Is there any tools that will allow me to take the data from the rgb and make a dxt1 with no alpha? I thought the only difference between the formats was the full greyscale alpha the dxt5. So, in theory, if something could strip away that channel. It would work as a dxt1? Glancing over the nvidia texture tools command line. I dont see a command like this.
Replies
But recompressing shouldn't change it drastically anyhow, they use the same basic RGB compression. Just load the dxt5 in Photoshop, ditch the alpha, and save as dxt1.
No, this is not how DXT compression works.
More info: http://en.wikipedia.org/wiki/S3_Texture_Compression
You're going to have to re-save it, saving from the DXT5 to DXT1 is probably gonna lose a little more quality but hopefully not too much. I would definitely re-save from the original PSD or lossless image if possible.
http://www.3dfergy.com/3.html
Thanks for the responses.
http://developer.nvidia.com/object/photoshop_dds_plugins.html
Our engine automatically converts TGA files to the appropriate file format at run-time so we never even have to deal with DXT compression. Everything gets flagged as the correct type and compressed accordingly - LATC for normal-maps, DXT5 for specular with gloss in alpha channel, DXT1 for diffuse only or DXT5 if the diffuse has opacity in the alpha channel.
It seems like Unreal tech works in a similar way - you load in TGAs and they get compressed accordingly (and in both engines you get the option to specify texture flags which affect how it's compressed)
I always found this pretty nice since you never deal with compressed textures yourself, it just happens magically in the background. Are there any real upsides to directly using DDS?

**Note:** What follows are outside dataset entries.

<file path="src/hw/rtl/pfpa_pkg.sv">
package pfpa_pkg;

	localparam int unsigned DEF_POOL_DEPTH  = 1024;
	localparam int unsigned DEF_FRAME_BYTES = 2097152;

	localparam int unsigned ADDR_W   = 64;
	localparam int unsigned TYPE_W   = 4;
	localparam int unsigned FREE_W   = 11;

	localparam logic [TYPE_W-1:0] REGION_USABLE = 4'd1;

	typedef enum logic [1:0] {
		OP_LOAD  = 2'd0,
		OP_ALLOC = 2'd1,
		OP_FREE  = 2'd2,
		OP_NOP   = 2'd3
	} op_t;

	typedef enum logic [1:0] {
		ST_DONE  = 2'd0,
		ST_EMPTY = 2'd1,
		ST_FULL  = 2'd2
	} st_t;

	typedef enum logic [1:0] {
		S_IDLE,
		S_DECODE,
		S_LOAD,
		S_POP
	} state_t;

	typedef struct packed {
		logic capture;
		logic push_load;
		logic push_free;
		logic pop;
		logic respond;
		logic resp_ram;
		st_t  resp_status;
	} cmd_t;

	typedef struct packed {
		op_t  opcode;
		logic usable;
		logic empty;
		logic full;
		logic left_ge_fb;
		logic addr_fits;
		logic addr_last;
	} sts_t;

endpackage

</file>
<file path="src/hw/rtl/pfpa_ctrl.sv">
module pfpa_ctrl (
	input  logic          clk,
	input  logic          arst_n,
	input  logic          start,
	output logic          busy,
	input  pfpa_pkg::sts_t sts,
	output pfpa_pkg::cmd_t cmd
);

	import pfpa_pkg::*;

	state_t state_q;
	state_t state_d;

	always_ff @(posedge clk or negedge arst_n) begin
		if (!arst_n) begin
			state_q <= S_IDLE;
		end else begin
			state_q <= state_d;
		end
	end

	always_comb begin
		state_d = state_q;
		unique case (state_q)
			S_IDLE: begin
				if (start) begin
					state_d = S_DECODE;
				end
			end
			S_DECODE: begin
				unique case (sts.opcode)
					OP_LOAD:  state_d = sts.usable ? S_LOAD : S_IDLE;
					OP_ALLOC: state_d = sts.empty ? S_IDLE : S_POP;
					OP_FREE:  state_d = S_IDLE;
					OP_NOP:   state_d = S_IDLE;
				endcase
			end
			S_LOAD: begin
				if (!sts.left_ge_fb || !sts.addr_fits || sts.full || sts.addr_last) begin
					state_d = S_IDLE;
				end
			end
			S_POP: state_d = S_IDLE;
			default: state_d = S_IDLE;
		endcase
	end

	always_comb begin
		cmd = '0;
		cmd.resp_status = ST_DONE;
		unique case (state_q)
			S_IDLE: begin
				cmd.capture = start;
			end
			S_DECODE: begin
				unique case (sts.opcode)
					OP_LOAD: begin
						cmd.respond = !sts.usable;
					end
					OP_ALLOC: begin
						if (sts.empty) begin
							cmd.respond     = 1'b1;
							cmd.resp_status = ST_EMPTY;
						end else begin
							cmd.pop = 1'b1;
						end
					end
					OP_FREE: begin
						cmd.respond = 1'b1;
						if (sts.full) begin
							cmd.resp_status = ST_FULL;
						end else begin
							cmd.push_free = 1'b1;
						end
					end
					OP_NOP: begin
						cmd.respond = 1'b1;
					end
				endcase
			end
			S_LOAD: begin
				priority if (!sts.left_ge_fb || !sts.addr_fits) begin
					cmd.respond = 1'b1;
				end else if (sts.full) begin
					cmd.respond     = 1'b1;
					cmd.resp_status = ST_FULL;
				end else begin
					cmd.push_load = 1'b1;
					cmd.respond   = sts.addr_last;
				end
			end
			S_POP: begin
				cmd.respond  = 1'b1;
				cmd.resp_ram = 1'b1;
			end
			default: begin
				cmd.respond = 1'b0;
			end
		endcase
	end

	assign busy = (state_q != S_IDLE);

	// leaving a busy state always answers the word
	a_exit_responds: assert property (@(posedge clk) disable iff (!arst_n)
		(state_q != S_IDLE && state_d == S_IDLE) |-> cmd.respond)
		else $error("busy state left without a response");

	// a pop is always followed by its response
	a_pop_then_resp: assert property (@(posedge clk) disable iff (!arst_n)
		cmd.pop |=> (state_q == S_POP && cmd.respond && cmd.resp_ram))
		else $error("pop not followed by ram response");

	// answering the word returns to idle
	a_resp_to_idle: assert property (@(posedge clk) disable iff (!arst_n)
		cmd.respond |-> (state_d == S_IDLE))
		else $error("response without return to idle");

endmodule

</file>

The only thing I can think of is that you get to edit mip-maps manually if you need to. Personally I have never had to do this, but I've heard some people occasionally need to edit mip maps for quality reasons.
I hadn't considered the memory-in-application thing, since I'm a character/weapon/item guy at work I tend to deal with scenes that only contain a few textures (a bunch of 1k - 2k diffuse, normal, spec etc) so texture memory and load time is never really a problem.
Good point about getting to see the compressed image in the 3d app, although in our pipeline we tend to view our stuff directly in the game's model viewer (everything gets exported and processed immediately, so reloading the current model & textures only takes a fraction of a second in most cases), and we get to see it using the compressed textures at that point, with all the postprocessing and colour correction from whatever game atmosphere is applied. We can't do that in Maya without writing a custom OpenGL renderer for the viewport, the closest you can get is a .fx shader (which we have, and it works fairly well, but it's still not a 1:1 correspondance with what you will see in-game with all the bloom/tinting/Depth-of-Field etc going on).
Everything gets exported from Maya and Photoshop using custom scripts and the game detects changed files to auto-reload them, so it's a pretty fast turnaround time (hit F8 in PS to save your layer groups to separate TGA files, then alt-tab to the game's model viewer and they auto-update and compress on the fly).
We don't tend to build large levels in Maya alone, we have the in-game editor for that, so again texture memory isn't a problem as it's all streamed and managed by the game itself rather than Maya or Max (which always seem to be hugely inefficient when it comes to managing texture memory!).
Interesting points though, I guess it really depends on the sort of work you're doing and what tech you're working with, which will determine the best workflow.
jk
Mop, yeah my whole career I've been creating environments in maya or max as the level editor rather than an external editor/viewer, you guys are probably way more used to what you see is what you get. All we see in maya is diffuse textures and our blend shader, lighting, post fx, and atmosphere all need to be viewed in game.